Daylight has not come to the forest yet. You cannot see them, but you can hear them!
Your group approaches the viewing point on foot and you look into the depleting moonlight where you can see silhouettes of swirling bats with massive wingspans, flooding in vortexes above the trees, their shrieking chirrups piercing the dawn. Your guide then leads you up to a ladder where you ascend high into the tree canopy to view the aerobatics show from above.
Safely stepping onto the platform with a 360 degree view over the mystical Fibwe Forrest, a red tinge of sunrise touching the eastern horizon starts to make the spectacle clearer. Thousands and thousands upon thousands of Straw Coloured Fruit Bats (Eidolon helvum) swarm around you in the surrounding sky. At first it seems as if the trees around you have a textured layer of scales, but you soon realise with the dawning light, that it is actually bats that have already found their roosting spots and covered most trees like scaled armour.
This is Kasanka National Park, located roughly in the centre of Zambia where you can experience this wonder once a year when the Musuku fruits, Uapaca sansibarica with various other fruiting trees, ripen and attract the bats from all over Central Tropical Africa for a fruity feast. Kasanka is not the only place where the Straw Coloured Fruit Bats gather, but it is the best place to view them.
As Kasanka is a National Park, expect to see unusual sightings such as the tip toeing Sitatunga antelope or ghost like elephants crossing a flooded plain on a misty morning. Fluffy Blue Monkeys jumping around in the upper canopy or the little seen Tree Hyrax screaming out its eerie territorial call.
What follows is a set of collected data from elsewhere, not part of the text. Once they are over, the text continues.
[src/ctrl_pkg.sv]
/*
 * controller package: architectural widths, fetch address selectors,
 * synchronous exception codes and the trap-cause word
 */
`default_nettype none

package ctrl_pkg;

  //////////////////////////////////////////////////////////////////////
  // widths fixed by the ISA
  //////////////////////////////////////////////////////////////////////

  // instruction, fault address and mtval words
  parameter int unsigned XLEN     = 32;
  // compressed instruction half word
  parameter int unsigned COMP_W   = 16;
  // interrupt identifier from the interrupt controller
  parameter int unsigned IRQ_ID_W = 5;
  // mcause as seen by the controller
  parameter int unsigned CAUSE_W  = 6;

  //////////////////////////////////////////////////////////////////////
  // selectors toward the IF stage
  //////////////////////////////////////////////////////////////////////

  // fetch address source
  typedef enum logic [1:0] {
    PC_BOOT = 2'b00,
    PC_JUMP = 2'b01,
    PC_EXC  = 2'b10,
    PC_ERET = 2'b11
  } pc_sel_e;

  // exception vector, synchronous trap or interrupt
  typedef enum logic [0:0] {
    EXC_PC_EXC = 1'b0,
    EXC_PC_IRQ = 1'b1
  } exc_pc_sel_e;

  //////////////////////////////////////////////////////////////////////
  // trap cause
  //////////////////////////////////////////////////////////////////////

  // synchronous exception codes, top bit always clear
  typedef enum logic [CAUSE_W-1:0] {
    EXC_CAUSE_ILLEGAL_INSN       = 6'd2,
    EXC_CAUSE_BREAKPOINT         = 6'd3,
    EXC_CAUSE_LOAD_ACCESS_FAULT  = 6'd5,
    EXC_CAUSE_STORE_ACCESS_FAULT = 6'd7,
    EXC_CAUSE_ECALL_MMODE        = 6'd11
  } exc_code_e;

  // interrupt view: flag on top of the interrupt id
  typedef struct packed {
    logic                irq;
    logic [IRQ_ID_W-1:0] id;
  } irq_cause_t;

  // one cause word, decoded as exception code or as interrupt
  typedef union packed {
    exc_code_e  code;
    irq_cause_t intr;
  } exc_cause_u;

endpackage

`default_nettype wire

[src/trap_if.sv]
/* trap interface between the controller FSM and the trap cause selector */
`timescale 1ns/1ps
`default_nettype none

interface trap_if
  import ctrl_pkg::*;
();

  // load/store faults latched in the decode cycle that enters flush
  logic            load_err_q;
  logic            store_err_q;

  // redirect for the instruction held in ID
  logic            trap_pc_set;
  pc_sel_e         trap_pc_sel;
  exc_pc_sel_e     trap_exc_pc_sel;
  exc_cause_u      trap_cause;
  // save PC of ID and the cause
  logic            trap_csr_save;
  logic            trap_restore_mret;
  logic [XLEN-1:0] trap_mtval;

  // controller side, owns the fault latches
  modport fsm (
    output load_err_q,
    output store_err_q,
    input  trap_pc_set,
    input  trap_pc_sel,
    input  trap_exc_pc_sel,
    input  trap_cause,
    input  trap_csr_save,
    input  trap_restore_mret,
    input  trap_mtval
  );

  // cause selector side, computes the redirect every cycle
  modport sel (
    input  load_err_q,
    input  store_err_q,
    output trap_pc_set,
    output trap_pc_sel,
    output trap_exc_pc_sel,
    output trap_cause,
    output trap_csr_save,
    output trap_restore_mret,
    output trap_mtval
  );

endinterface

`default_nettype wire

[src/trap_cause_sel.sv]
/*
 * trap cause selector: prioritized decode of the flushed instruction
 * into redirect, exception code, CSR strobes and mtval
 */
`timescale 1ns/1ps
`default_nettype none

module trap_cause_sel
  import ctrl_pkg::*;
(
  // decoder flags for the instruction in ID
  input  logic              ecall_insn_i,
  input  logic              illegal_insn_i,
  input  logic              mret_insn_i,
  input  logic              ebrk_insn_i,

  // IF/ID register, source of mtval on illegal instructions
  input  logic [XLEN-1:0]   instr_i,
  input  logic [COMP_W-1:0] instr_compressed_i,
  input  logic              instr_is_compressed_i,

  // last LSU address, source of mtval on access faults
  input  logic [XLEN-1:0]   lsu_addr_last_i,

  trap_if.sel               trap_io
);

  logic [XLEN-1:0] illegal_tval;

  // mtval holds the offending encoding as fetched
  // compressed instructions are zero-extended
  assign illegal_tval = instr_is_compressed_i ?
                        {{(XLEN-COMP_W){1'b0}}, instr_compressed_i} : instr_i;

  //////////////////////////////////////////////////////////////////////
  // priority: ecall, illegal, mret, ebreak, load fault, store fault
  //////////////////////////////////////////////////////////////////////

  always_comb begin
    // defaults describe a synchronous exception
    trap_io.trap_pc_set       = 1'b1;
    trap_io.trap_pc_sel       = PC_EXC;
    trap_io.trap_exc_pc_sel   = EXC_PC_EXC;
    trap_io.trap_cause        = '0;
    trap_io.trap_csr_save     = 1'b1;
    trap_io.trap_restore_mret = 1'b0;
    trap_io.trap_mtval        = '0;

    if (ecall_insn_i) begin
      trap_io.trap_cause.code = EXC_CAUSE_ECALL_MMODE;
    end else if (illegal_insn_i) begin
      trap_io.trap_cause.code = EXC_CAUSE_ILLEGAL_INSN;
      trap_io.trap_mtval      = illegal_tval;
    end else if (mret_insn_i) begin
      // return from trap, restore mstatus from the saved copy
      // nothing is saved, mepc gives the target
      trap_io.trap_pc_sel       = PC_ERET;
      trap_io.trap_csr_save     = 1'b0;
      trap_io.trap_restore_mret = 1'b1;
    end else if (ebrk_insn_i) begin
      // without debug support ebreak is a plain breakpoint
      trap_io.trap_cause.code = EXC_CAUSE_BREAKPOINT;
    end else if (trap_io.load_err_q) begin
      trap_io.trap_cause.code = EXC_CAUSE_LOAD_ACCESS_FAULT;
      trap_io.trap_mtval      = lsu_addr_last_i;
    end else if (trap_io.store_err_q) begin
      trap_io.trap_cause.code = EXC_CAUSE_STORE_ACCESS_FAULT;
      trap_io.trap_mtval      = lsu_addr_last_i;
    end else begin
      // csr status or plain pipe flush, no redirect
      trap_io.trap_pc_set   = 1'b0;
      trap_io.trap_csr_save = 1'b0;
    end
  end

endmodule

`default_nettype wire

[src/ctrl_fsm.sv]
/*
 * controller FSM: boot, decode, flush and interrupt entry, sleep,
 * load/store fault latches and stall control toward IF/ID
 */
`timescale 1ns/1ps
`default_nettype none

module ctrl_fsm
  import ctrl_pkg::*;
(
  input  logic                clk_i,
  input  logic                rst_ni,

  input  logic                fetch_enable_i,

  // decoder flags
  input  logic                illegal_insn_i,
  input  logic                ecall_insn_i,
  input  logic                mret_insn_i,
  input  logic                ebrk_insn_i,
  input  logic                csr_status_i,
  input  logic                pipe_flush_i,

  // IF/ID register and LSU faults
  input  logic                instr_valid_i,
  input  logic                load_err_i,
  input  logic                store_err_i,

  // taken jump or branch in ID
  input  logic                branch_set_i,
  input  logic                jump_set_i,

  // interrupts
  input  logic                irq_i,
  input  logic                irq_req_ctrl_i,
  input  logic [IRQ_ID_W-1:0] irq_id_ctrl_i,
  input  logic                m_ie_i,

  // stall sources
  input  logic                stall_lsu_i,
  input  logic                stall_multdiv_i,
  input  logic                stall_jump_i,
  input  logic                stall_branch_i,

  // prefetcher and IF stage
  output logic                instr_req_o,
  output logic                pc_set_o,
  output pc_sel_e             pc_mux_o,
  output exc_pc_sel_e         exc_pc_mux_o,

  // trap and interrupt entry
  output exc_cause_u          exc_cause_o,
  output logic                exc_ack_o,
  output logic                irq_ack_o,
  output logic [IRQ_ID_W-1:0] irq_id_o,

  // CSR strobes
  output logic                csr_save_if_o,
  output logic                csr_save_id_o,
  output logic                csr_save_cause_o,
  output logic                csr_restore_mret_id_o,
  output logic [XLEN-1:0]     csr_mtval_o,

  // IF/ID control
  output logic                halt_if_o,
  output logic                id_ready_o,
  output logic                id_valid_o,
  output logic                instr_valid_clear_o,
  output logic                deassert_we_o,
  output logic                is_decoding_o,

  trap_if.fsm                 trap_io
);

  typedef enum logic [2:0] {
    RESET,
    BOOT_SET,
    WAIT_SLEEP,
    SLEEP,
    FIRST_FETCH,
    DECODE,
    FLUSH,
    IRQ_TAKEN
  } ctrl_fsm_e;

  ctrl_fsm_e ctrl_fsm_cs;
  ctrl_fsm_e ctrl_fsm_ns;

  logic irq_take;
  logic flush_req;
  logic halt_id;
  logic load_err_n;
  logic store_err_n;

  // pending interrupt that machine mode accepts
  assign irq_take  = irq_req_ctrl_i & m_ie_i;

  // anything in ID that needs the pipe flushed
  assign flush_req = illegal_insn_i | ecall_insn_i | mret_insn_i | ebrk_insn_i |
                     csr_status_i | pipe_flush_i | load_err_i | store_err_i;

  assign irq_id_o  = irq_id_ctrl_i;

  //////////////////////////////////////////////////////////////////////
  // next state and outputs
  //////////////////////////////////////////////////////////////////////

  always_comb begin
    ctrl_fsm_ns           = ctrl_fsm_cs;

    instr_req_o           = 1'b1;
    pc_set_o              = 1'b0;
    pc_mux_o              = PC_BOOT;
    exc_pc_mux_o          = EXC_PC_IRQ;
    exc_cause_o           = '0;
    exc_ack_o             = 1'b0;
    irq_ack_o             = 1'b0;

    csr_save_if_o         = 1'b0;
    csr_save_id_o         = 1'b0;
    csr_save_cause_o      = 1'b0;
    csr_restore_mret_id_o = 1'b0;
    csr_mtval_o           = '0;

    halt_id               = 1'b0;
    is_decoding_o         = 1'b0;
    load_err_n            = 1'b0;
    store_err_n           = 1'b0;

    unique case (ctrl_fsm_cs)
      // hold the boot address until fetch is enabled
      RESET: begin
        instr_req_o = 1'b0;
        pc_set_o    = 1'b1;
        if (fetch_enable_i) begin
          ctrl_fsm_ns = BOOT_SET;
        end
      end

      // load boot address into the fetch PC
      BOOT_SET: begin
        pc_set_o    = 1'b1;
        ctrl_fsm_ns = FIRST_FETCH;
      end

      // one idle cycle before sleep, fetch stays off
      WAIT_SLEEP: begin
        instr_req_o = 1'b0;
        halt_id     = 1'b1;
        ctrl_fsm_ns = SLEEP;
      end

      // only irq_i wakes the core, taken or not
      SLEEP: begin
        instr_req_o = 1'b0;
        halt_id     = 1'b1;
        if (irq_i) begin
          ctrl_fsm_ns = FIRST_FETCH;
        end
      end

      // wait for the first instruction to reach ID
      FIRST_FETCH: begin
        if (id_ready_o) begin
          ctrl_fsm_ns = DECODE;
        end
        // pipe is empty here, interrupt can go in directly
        if (irq_take) begin
          halt_id     = 1'b1;
          ctrl_fsm_ns = IRQ_TAKEN;
        end
      end

      DECODE: begin
        if (irq_take) begin
          // interrupt wins over the instruction in ID
          halt_id     = 1'b1;
          ctrl_fsm_ns = IRQ_TAKEN;
        end else if (instr_valid_i) begin
          is_decoding_o = 1'b1;
          if (branch_set_i || jump_set_i) begin
            // redirect in the same cycle
            pc_set_o = 1'b1;
            pc_mux_o = PC_JUMP;
          end else if (flush_req) begin
            // keep the instruction in ID for the flush cycle
            halt_id     = 1'b1;
            load_err_n  = load_err_i;
            store_err_n = store_err_i;
            ctrl_fsm_ns = FLUSH;
          end
        end
      end

      // forward what the cause selector computed for ID
      FLUSH: begin
        halt_id               = 1'b1;
        pc_set_o              = trap_io.trap_pc_set;
        pc_mux_o              = trap_io.trap_pc_sel;
        exc_pc_mux_o          = trap_io.trap_exc_pc_sel;
        exc_cause_o           = trap_io.trap_cause;
        csr_save_id_o         = trap_io.trap_csr_save;
        csr_save_cause_o      = trap_io.trap_csr_save;
        csr_restore_mret_id_o = trap_io.trap_restore_mret;
        csr_mtval_o           = trap_io.trap_mtval;
        // wfi reaches here as a pipe flush
        ctrl_fsm_ns           = pipe_flush_i ? WAIT_SLEEP : DECODE;
      end

      // jump to the interrupt vector, save PC of IF
      IRQ_TAKEN: begin
        pc_set_o              = 1'b1;
        pc_mux_o              = PC_EXC;
        exc_pc_mux_o          = EXC_PC_IRQ;
        exc_cause_o.intr.irq  = 1'b1;
        exc_cause_o.intr.id   = irq_id_ctrl_i;
        csr_save_if_o         = 1'b1;
        csr_save_cause_o      = 1'b1;
        irq_ack_o             = 1'b1;
        exc_ack_o             = 1'b1;
        ctrl_fsm_ns           = DECODE;
      end
    endcase
  end

  //////////////////////////////////////////////////////////////////////
  // stall control
  //////////////////////////////////////////////////////////////////////

  // IF stage halts together with ID
  assign halt_if_o           = halt_id;

  // any stall source holds the instruction in ID
  assign id_ready_o          = ~(stall_lsu_i | stall_multdiv_i | stall_jump_i |
                                 stall_branch_i);

  // drop the IF/ID entry once done or while halted
  assign instr_valid_clear_o = id_ready_o | halt_id;
  assign id_valid_o          = id_ready_o & ~halt_id;

  // no register writes outside decode or for illegal encodings
  assign deassert_we_o       = ~is_decoding_o | illegal_insn_i;

  // state and fault latches
  always_ff @(posedge clk_i or negedge rst_ni) begin
    if (!rst_ni) begin
      ctrl_fsm_cs         <= RESET;
      trap_io.load_err_q  <= 1'b0;
      trap_io.store_err_q <= 1'b0;
    end else begin
      ctrl_fsm_cs         <= ctrl_fsm_ns;
      trap_io.load_err_q  <= load_err_n;
      trap_io.store_err_q <= store_err_n;
    end
  end

endmodule

`default_nettype wire

[src/ctrl_top.sv]
/* controller top level: FSM, trap cause selector and their interface */
`timescale 1ns/1ps
`default_nettype none

module ctrl_top
  import ctrl_pkg::*;
(
  input  logic                clk_i,
  input  logic                rst_ni,
  input  logic                fetch_enable_i,

  // decoder flags
  input  logic                illegal_insn_i,
  input  logic                ecall_insn_i,
  input  logic                mret_insn_i,
  input  logic                ebrk_insn_i,
  input  logic                csr_status_i,
  input  logic                pipe_flush_i,

  // IF/ID register
  input  logic                instr_valid_i,
  input  logic [XLEN-1:0]     instr_i,
  input  logic [COMP_W-1:0]   instr_compressed_i,
  input  logic                instr_is_compressed_i,

  // LSU
  input  logic [XLEN-1:0]     lsu_addr_last_i,
  input  logic                load_err_i,
  input  logic                store_err_i,

  // jumps and branches
  input  logic                branch_set_i,
  input  logic                jump_set_i,

  // interrupts
  input  logic                irq_i,
  input  logic                irq_req_ctrl_i,
  input  logic [IRQ_ID_W-1:0] irq_id_ctrl_i,
  input  logic                m_ie_i,

  // stalls
  input  logic                stall_lsu_i,
  input  logic                stall_multdiv_i,
  input  logic                stall_jump_i,
  input  logic                stall_branch_i,

  // prefetcher and IF stage
  output logic                instr_req_o,
  output logic                pc_set_o,
  output pc_sel_e             pc_mux_o,
  output exc_pc_sel_e         exc_pc_mux_o,

  // trap and interrupt entry
  output logic [CAUSE_W-1:0]  exc_cause_o,
  output logic                exc_ack_o,
  output logic                irq_ack_o,
  output logic [IRQ_ID_W-1:0] irq_id_o,

  // CSR strobes
  output logic                csr_save_if_o,
  output logic                csr_save_id_o,
  output logic                csr_save_cause_o,
  output logic                csr_restore_mret_id_o,
  output logic [XLEN-1:0]     csr_mtval_o,

  // IF/ID control
  output logic                halt_if_o,
  output logic                id_ready_o,
  output logic                id_valid_o,
  output logic                instr_valid_clear_o,
  output logic                deassert_we_o,
  output logic                is_decoding_o
);

  exc_cause_u fsm_cause;

  trap_if u_trap_if ();

  ctrl_fsm u_fsm (
    .clk_i                 (clk_i),
    .rst_ni                (rst_ni),
    .fetch_enable_i        (fetch_enable_i),
    .illegal_insn_i        (illegal_insn_i),
    .ecall_insn_i          (ecall_insn_i),
    .mret_insn_i           (mret_insn_i),
    .ebrk_insn_i           (ebrk_insn_i),
    .csr_status_i          (csr_status_i),
    .pipe_flush_i          (pipe_flush_i),
    .instr_valid_i         (instr_valid_i),
    .load_err_i            (load_err_i),
    .store_err_i           (store_err_i),
    .branch_set_i          (branch_set_i),
    .jump_set_i            (jump_set_i),
    .irq_i                 (irq_i),
    .irq_req_ctrl_i        (irq_req_ctrl_i),
    .irq_id_ctrl_i         (irq_id_ctrl_i),
    .m_ie_i                (m_ie_i),
    .stall_lsu_i           (stall_lsu_i),
    .stall_multdiv_i       (stall_multdiv_i),
    .stall_jump_i          (stall_jump_i),
    .stall_branch_i        (stall_branch_i),
    .instr_req_o           (instr_req_o),
    .pc_set_o              (pc_set_o),
    .pc_mux_o              (pc_mux_o),
    .exc_pc_mux_o          (exc_pc_mux_o),
    .exc_cause_o           (fsm_cause),
    .exc_ack_o             (exc_ack_o),
    .irq_ack_o             (irq_ack_o),
    .irq_id_o              (irq_id_o),
    .csr_save_if_o         (csr_save_if_o),
    .csr_save_id_o         (csr_save_id_o),
    .csr_save_cause_o      (csr_save_cause_o),
    .csr_restore_mret_id_o (csr_restore_mret_id_o),
    .csr_mtval_o           (csr_mtval_o),
    .halt_if_o             (halt_if_o),
    .id_ready_o            (id_ready_o),
    .id_valid_o            (id_valid_o),
    .instr_valid_clear_o   (instr_valid_clear_o),
    .deassert_we_o         (deassert_we_o),
    .is_decoding_o         (is_decoding_o),
    .trap_io               (u_trap_if.fsm)
  );

  trap_cause_sel u_trap (
    .ecall_insn_i          (ecall_insn_i),
    .illegal_insn_i        (illegal_insn_i),
    .mret_insn_i           (mret_insn_i),
    .ebrk_insn_i           (ebrk_insn_i),
    .instr_i               (instr_i),
    .instr_compressed_i    (instr_compressed_i),
    .instr_is_compressed_i (instr_is_compressed_i),
    .lsu_addr_last_i       (lsu_addr_last_i),
    .trap_io               (u_trap_if.sel)
  );

  // mcause leaves the controller as a plain bus
  assign exc_cause_o = fsm_cause;

endmodule

`default_nettype wire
Much research has been done on the mysterious flight paths of the Eidolon bats, and Jakob Fahr from the Max Planck Institute for Ornithology (Radolfzell, Germany) is in the process of analysing their findings from the 30 bats that were tagged during 2013/2014 and 2014/2015 bat migration. Bats made nightly sorties of between 4 and 55 km from the roost site to feed from the same tree every night. The information gathered from this research will be useful for determining the movement ecology, what drives the bats’ daily and seasonal movements and the importance of the bats as seed dispersal for wild fruit.
Visitors can partake in game drives, bush walks, boat trips and canoe trips or just enjoy the view from the beautiful Fibwe hide or Wasa viewing deck.
Kasanka provides various forms of accommodation from rustic camping for the whole family to staying in the Wasa or Luwombwa Lodge with meals and activities provided.
Coined as one of the greatest wildlife spectacles in Africa, if not the world, it is something that every Africa traveller should experience at least once.
In the afternoon your group is again perched on a spectacular site on one of the platforms, situated strategically around the forest perimeter. Watching with sundowners in hand, there is a marked purpose to the bats’ flight and as if a silent command has been given, the flight of the Valkyrie proceeds out of the forest to form millions of specs in the blood red sky.